Profiles are useful to:
- Store and load multiple configurations with ease.
- Duplicate existing settings and create variations.
- Apply custom styles to different scenes (eg. main menu, custom levels, …)
- Alongside the global Quality setting, they can be used to provide different performance options by using or not specific effect parameters (eg. depth of field down-sampling).
To create a new profile: click “Create” next to the Profile field in Beautify’s inspector. A new file will be created in the root of your project. This file contains a copy of all settings of Beautify. Rename this file and move it to any folder you wish.

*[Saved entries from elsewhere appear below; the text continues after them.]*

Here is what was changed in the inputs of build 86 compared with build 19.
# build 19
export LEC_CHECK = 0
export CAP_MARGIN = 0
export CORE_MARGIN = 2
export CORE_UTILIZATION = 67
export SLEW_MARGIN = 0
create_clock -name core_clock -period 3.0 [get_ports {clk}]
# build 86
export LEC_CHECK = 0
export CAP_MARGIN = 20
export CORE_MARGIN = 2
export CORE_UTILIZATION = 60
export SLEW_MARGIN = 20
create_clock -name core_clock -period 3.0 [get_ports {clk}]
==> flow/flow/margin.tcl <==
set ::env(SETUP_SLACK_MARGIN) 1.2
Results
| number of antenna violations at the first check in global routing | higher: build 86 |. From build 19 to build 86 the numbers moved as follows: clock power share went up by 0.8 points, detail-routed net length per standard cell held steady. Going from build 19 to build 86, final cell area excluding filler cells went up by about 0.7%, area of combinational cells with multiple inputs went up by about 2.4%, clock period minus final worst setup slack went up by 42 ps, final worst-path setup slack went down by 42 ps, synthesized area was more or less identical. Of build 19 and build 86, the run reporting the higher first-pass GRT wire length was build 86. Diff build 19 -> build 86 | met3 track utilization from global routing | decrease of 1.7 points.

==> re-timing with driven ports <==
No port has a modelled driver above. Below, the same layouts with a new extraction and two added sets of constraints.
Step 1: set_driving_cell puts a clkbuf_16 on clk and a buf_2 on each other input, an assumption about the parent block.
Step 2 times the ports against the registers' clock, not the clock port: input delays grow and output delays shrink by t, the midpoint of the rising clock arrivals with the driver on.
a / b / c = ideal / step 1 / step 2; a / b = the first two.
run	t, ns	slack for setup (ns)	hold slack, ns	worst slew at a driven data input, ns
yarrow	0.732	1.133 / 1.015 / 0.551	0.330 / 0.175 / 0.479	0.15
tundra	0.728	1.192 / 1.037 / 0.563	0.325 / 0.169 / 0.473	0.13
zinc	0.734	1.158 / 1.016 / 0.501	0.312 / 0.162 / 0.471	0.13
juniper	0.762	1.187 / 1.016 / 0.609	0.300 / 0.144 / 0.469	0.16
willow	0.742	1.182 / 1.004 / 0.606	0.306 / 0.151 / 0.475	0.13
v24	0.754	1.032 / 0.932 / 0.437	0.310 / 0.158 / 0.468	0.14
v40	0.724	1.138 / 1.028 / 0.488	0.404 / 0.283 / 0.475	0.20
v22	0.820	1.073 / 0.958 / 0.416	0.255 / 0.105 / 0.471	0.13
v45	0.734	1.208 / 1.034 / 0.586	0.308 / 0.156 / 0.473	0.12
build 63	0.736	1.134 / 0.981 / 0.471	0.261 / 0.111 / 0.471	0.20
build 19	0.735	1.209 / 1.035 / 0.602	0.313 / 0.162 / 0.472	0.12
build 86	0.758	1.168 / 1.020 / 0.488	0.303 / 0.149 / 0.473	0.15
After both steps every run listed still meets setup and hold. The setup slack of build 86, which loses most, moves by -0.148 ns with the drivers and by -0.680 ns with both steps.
This design comes from an exercise in tuning for small area on the open sky130 flow, not from production work.
In this exercise RTL edits were held to simulation tests only and were not proved equivalent to the original.
No activity file was given, so power comes from the tool's default toggle rates.

==> flow/design.v <==
`timescale 1ns/100ps
package lc4_pkg;
   localparam int LC4_XLEN = 16;
   localparam int LC4_NREG = 8;
   typedef logic [LC4_XLEN-1:0]         word_t;
   typedef logic [LC4_XLEN-1:0]         insn_t;
   typedef logic [$clog2(LC4_NREG)-1:0] rsel_t;
   typedef logic [2:0]                  nzp_t;    
   localparam word_t LC4_RESET_PC = 16'h8200;
   localparam logic [3:0] OP_BR    = 4'b0000;
   localparam logic [3:0] OP_ARITH = 4'b0001;
   localparam logic [3:0] OP_LOGIC = 4'b0101;
   localparam logic [3:0] OP_LDR   = 4'b0110;
   localparam logic [3:0] OP_STR   = 4'b0111;
   localparam logic [3:0] OP_CONST = 4'b1001;
   localparam logic [3:0] OP_JMP   = 4'b1100;
   typedef enum logic [2:0] {
      ADD, SUB, AND, OR, XOR, NOT, PASS_IMM, ADDR
   } alu_op_e;
   typedef struct packed {
      rsel_t   r1sel;
      logic    r1re;
      rsel_t   r2sel;
      logic    r2re;
      rsel_t   wsel;
      logic    regfile_we;
      logic    nzp_we;
      logic    is_load;
      logic    is_store;
      logic    is_branch;
      logic    is_jump;
      alu_op_e alu_op;
      word_t   imm;         
   } ctrl_t;
   typedef struct packed {logic valid; word_t pc; insn_t insn;} fd_t;
   typedef struct packed {
      logic  valid;
      word_t pc;
      insn_t insn;
      ctrl_t ctrl;
      word_t rs_data;
      word_t rt_data;
   } dx_t;
   typedef struct packed {
      logic  valid;
      word_t pc;
      insn_t insn;
      ctrl_t ctrl;
      word_t alu;
      word_t rt_data;    
   } xm_t;
   typedef struct packed {
      logic  valid;
      word_t pc;
      insn_t insn;
      rsel_t wsel;
      logic  regfile_we;
      word_t result;
   } mw_t;
   typedef struct packed {logic taken; word_t target;} redirect_t;
   typedef struct packed {logic we; rsel_t wsel; word_t data;} wb_t;
   typedef struct packed {word_t addr; logic we; word_t wdata;} dmem_req_t;
   typedef struct packed {
      logic  valid;
      word_t pc;
      insn_t insn;
      logic  regfile_we;
      rsel_t wsel;
      word_t data;
   } retire_t;
endpackage
This is an optimization exercise on Yosys and OpenROAD, whose aim is small area, a short achievable clock period and few clock cycles per item, not a production implementation. RTL that was checked went through simulation tests only; none was proved equivalent to the original.

==> flow/design.v <==
package rhc_pkg;
  localparam logic [7:0]  HUE_FULL       = 8'd240;
  localparam logic [16:0] HUE_WRAP       = 17'd65295;
  typedef enum logic [2:0] {
    REG_HUE_LOW    = 3'd0,
    REG_HUE_HIGH   = 3'd1,
    REG_SAT_LOW    = 3'd2,
    REG_SAT_HIGH   = 3'd3,
    REG_LIGHT_LOW  = 3'd4,
    REG_LIGHT_HIGH = 3'd5
  } cfg_reg_t;
endpackage
module rhc_pipe #(
  parameter int W  = 1,
  parameter bit EN = 1'b1
) (
  input  logic         clk,
  input  logic [W-1:0] d,
  output logic [W-1:0] q
);
  if (EN) begin : g_reg
    always_ff @(posedge clk) q <= d;
  end else begin : g_wire
    assign q = d;
  end
endmodule
module rhc_vpipe #(
  parameter bit EN = 1'b1
) (
  input  logic clk,
  input  logic rst_n,
  input  logic d,
  output logic q
);
  if (EN) begin : g_reg
    always_ff @(posedge clk) begin
      if (!rst_n) q <= 1'b0;
      else        q <= d;
    end
  end else begin : g_wire
    assign q = d;
  end
endmodule
This is an optimization exercise on Yosys and OpenROAD, whose aim is small area, a short achievable clock period and few clock cycles per item, not a production implementation. Function was checked by simulation only, so behaviour that the tests miss may differ from the original. No activity file was given, so power comes from the tool's default toggle rates.

the reference run:
Design chol_update_top, start of the top module:
module chol_update_top (
  input  logic                    clk,
  input  logic                    rst,
  input  logic                    start,
  input  chol_types_pkg::em_t     size,
  output logic                    addr_valid,
  output chol_types_pkg::band_t   u_band,
  output chol_types_pkg::em_t     u_col,
  output chol_types_pkg::band_t   vec_band,
  input  chol_types_pkg::sample_t u_data,
  input  chol_types_pkg::sample_t vec_data,
  input  logic                    data_valid,
  output logic                    busy,
  output logic                    done,
  output logic                    singular,
  input  logic                    rd_valid,
  input  chol_types_pkg::em_t     rd_row,
  input  chol_types_pkg::em_t     rd_col,
  output chol_types_pkg::l_word_t rd_data,
  output logic                    rd_data_valid
);
  logic        accept;
  logic [1:0]  row;         
  logic [2:0]  jf;          
  logic [2:0]  nw;          
  logic [2:0]  pk;          
  logic [1:0]  kk;          
  logic [1:0]  dsr;         
  logic [2:0]  mph;         
  logic        la;          
  logic        acc_zero;    
  logic        ma;          
  logic        apre;        
  logic        a_pre;       
  logic        crit;        
  logic        form;        
  logic        form0;       
  logic        pf;          
  logic        chk;         
  logic        dv_run;
  logic        dv_sqrt;
  logic        dv_fin;      
  ...
Size in the first run: ~680 flip-flops, about 74 I/O pins, ~53000 um2 of cells after synthesis.
Settings: LEC_CHECK=0, ABC_CLOCK_PERIOD_IN_PS=4000, CAP_MARGIN=20, CORE_MARGIN=2, CORE_UTILIZATION=55, CTS_CLUSTER_DIAMETER=80, CTS_CLUSTER_SIZE=20, SETUP_SLACK_MARGIN=5, SLEW_MARGIN=20; clock period 12.0 ns.
run.sh (not shown) runs the stock make flow with config.mk's settings and CLKGATE_MAP_FILE= SYNTH_SCRIPT=/design/flow/synth_recipe.tcl, a recipe that flattens the netlist after the stock synthesis.
Testbench counts of the reference run, summed over its fixed seeds: cycles 47,150, updates 768.
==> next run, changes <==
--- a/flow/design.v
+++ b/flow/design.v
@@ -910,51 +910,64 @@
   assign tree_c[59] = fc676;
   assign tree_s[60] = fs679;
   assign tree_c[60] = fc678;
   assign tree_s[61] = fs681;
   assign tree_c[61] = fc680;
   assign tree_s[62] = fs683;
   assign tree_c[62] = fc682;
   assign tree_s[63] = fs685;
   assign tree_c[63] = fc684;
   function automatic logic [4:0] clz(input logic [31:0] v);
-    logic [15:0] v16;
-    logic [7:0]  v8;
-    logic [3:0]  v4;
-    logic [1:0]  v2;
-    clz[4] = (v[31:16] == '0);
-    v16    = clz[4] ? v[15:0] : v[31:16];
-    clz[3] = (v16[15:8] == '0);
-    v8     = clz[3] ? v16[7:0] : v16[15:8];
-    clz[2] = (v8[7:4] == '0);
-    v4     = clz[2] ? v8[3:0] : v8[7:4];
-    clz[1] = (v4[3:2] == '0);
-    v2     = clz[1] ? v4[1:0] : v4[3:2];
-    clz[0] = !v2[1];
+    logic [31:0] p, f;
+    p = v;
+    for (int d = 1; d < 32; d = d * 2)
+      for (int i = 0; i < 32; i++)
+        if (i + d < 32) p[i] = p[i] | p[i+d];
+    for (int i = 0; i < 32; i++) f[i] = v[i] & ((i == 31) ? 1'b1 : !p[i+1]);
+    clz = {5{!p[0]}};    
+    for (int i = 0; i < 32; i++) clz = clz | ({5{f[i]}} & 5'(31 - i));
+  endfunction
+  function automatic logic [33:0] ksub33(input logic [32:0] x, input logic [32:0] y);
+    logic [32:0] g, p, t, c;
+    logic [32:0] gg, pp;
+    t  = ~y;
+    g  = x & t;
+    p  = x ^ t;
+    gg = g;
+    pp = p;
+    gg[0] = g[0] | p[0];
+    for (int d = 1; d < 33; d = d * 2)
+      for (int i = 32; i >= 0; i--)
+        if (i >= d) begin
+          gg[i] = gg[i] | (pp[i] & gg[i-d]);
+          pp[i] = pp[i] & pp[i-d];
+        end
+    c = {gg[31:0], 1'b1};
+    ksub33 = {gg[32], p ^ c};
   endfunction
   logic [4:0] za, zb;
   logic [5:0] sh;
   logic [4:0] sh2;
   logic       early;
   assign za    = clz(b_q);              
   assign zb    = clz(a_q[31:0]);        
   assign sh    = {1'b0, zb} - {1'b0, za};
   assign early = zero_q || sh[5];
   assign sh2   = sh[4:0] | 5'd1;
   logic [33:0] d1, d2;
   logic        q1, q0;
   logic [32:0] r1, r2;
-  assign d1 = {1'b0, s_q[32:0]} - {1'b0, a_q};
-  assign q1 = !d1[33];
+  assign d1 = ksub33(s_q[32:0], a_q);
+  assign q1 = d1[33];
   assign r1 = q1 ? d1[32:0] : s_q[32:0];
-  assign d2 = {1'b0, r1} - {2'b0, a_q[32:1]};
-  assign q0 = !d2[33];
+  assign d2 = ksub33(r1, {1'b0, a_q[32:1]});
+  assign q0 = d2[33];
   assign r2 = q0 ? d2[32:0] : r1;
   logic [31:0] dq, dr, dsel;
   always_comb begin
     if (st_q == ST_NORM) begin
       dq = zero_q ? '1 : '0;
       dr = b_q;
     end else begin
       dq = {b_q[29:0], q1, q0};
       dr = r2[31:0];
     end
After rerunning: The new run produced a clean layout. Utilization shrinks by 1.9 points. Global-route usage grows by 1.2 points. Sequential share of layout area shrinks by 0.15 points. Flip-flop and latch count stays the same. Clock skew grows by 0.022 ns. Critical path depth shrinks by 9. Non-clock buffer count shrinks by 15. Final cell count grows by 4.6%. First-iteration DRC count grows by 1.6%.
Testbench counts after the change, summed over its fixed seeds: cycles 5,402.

The new profile will automatically be assigned so any change you do to the profile will also affect Beautify.
To assign a profile: just drag & drop the profile file to the “Profile” field shown above. It can also be assigned using script:
Beautify.instance.profile = Resources.Load<BeautifyProfile>(“path-to-profile”);
For more examples using Beautify through scripting check out the relevant Scripting Support section.
To un-assign a profile: click on the profile field and hit the “DELETE” key. To completely remove the profile file, your delete the file from the project.
Once a profile is assigned: if you change any parameter in Beautify’s inspector, it won’t change the profile! To apply your changes (and update the profile), click “Apply”. Or click “Revert” to load the profile settings again and reset any changes you made.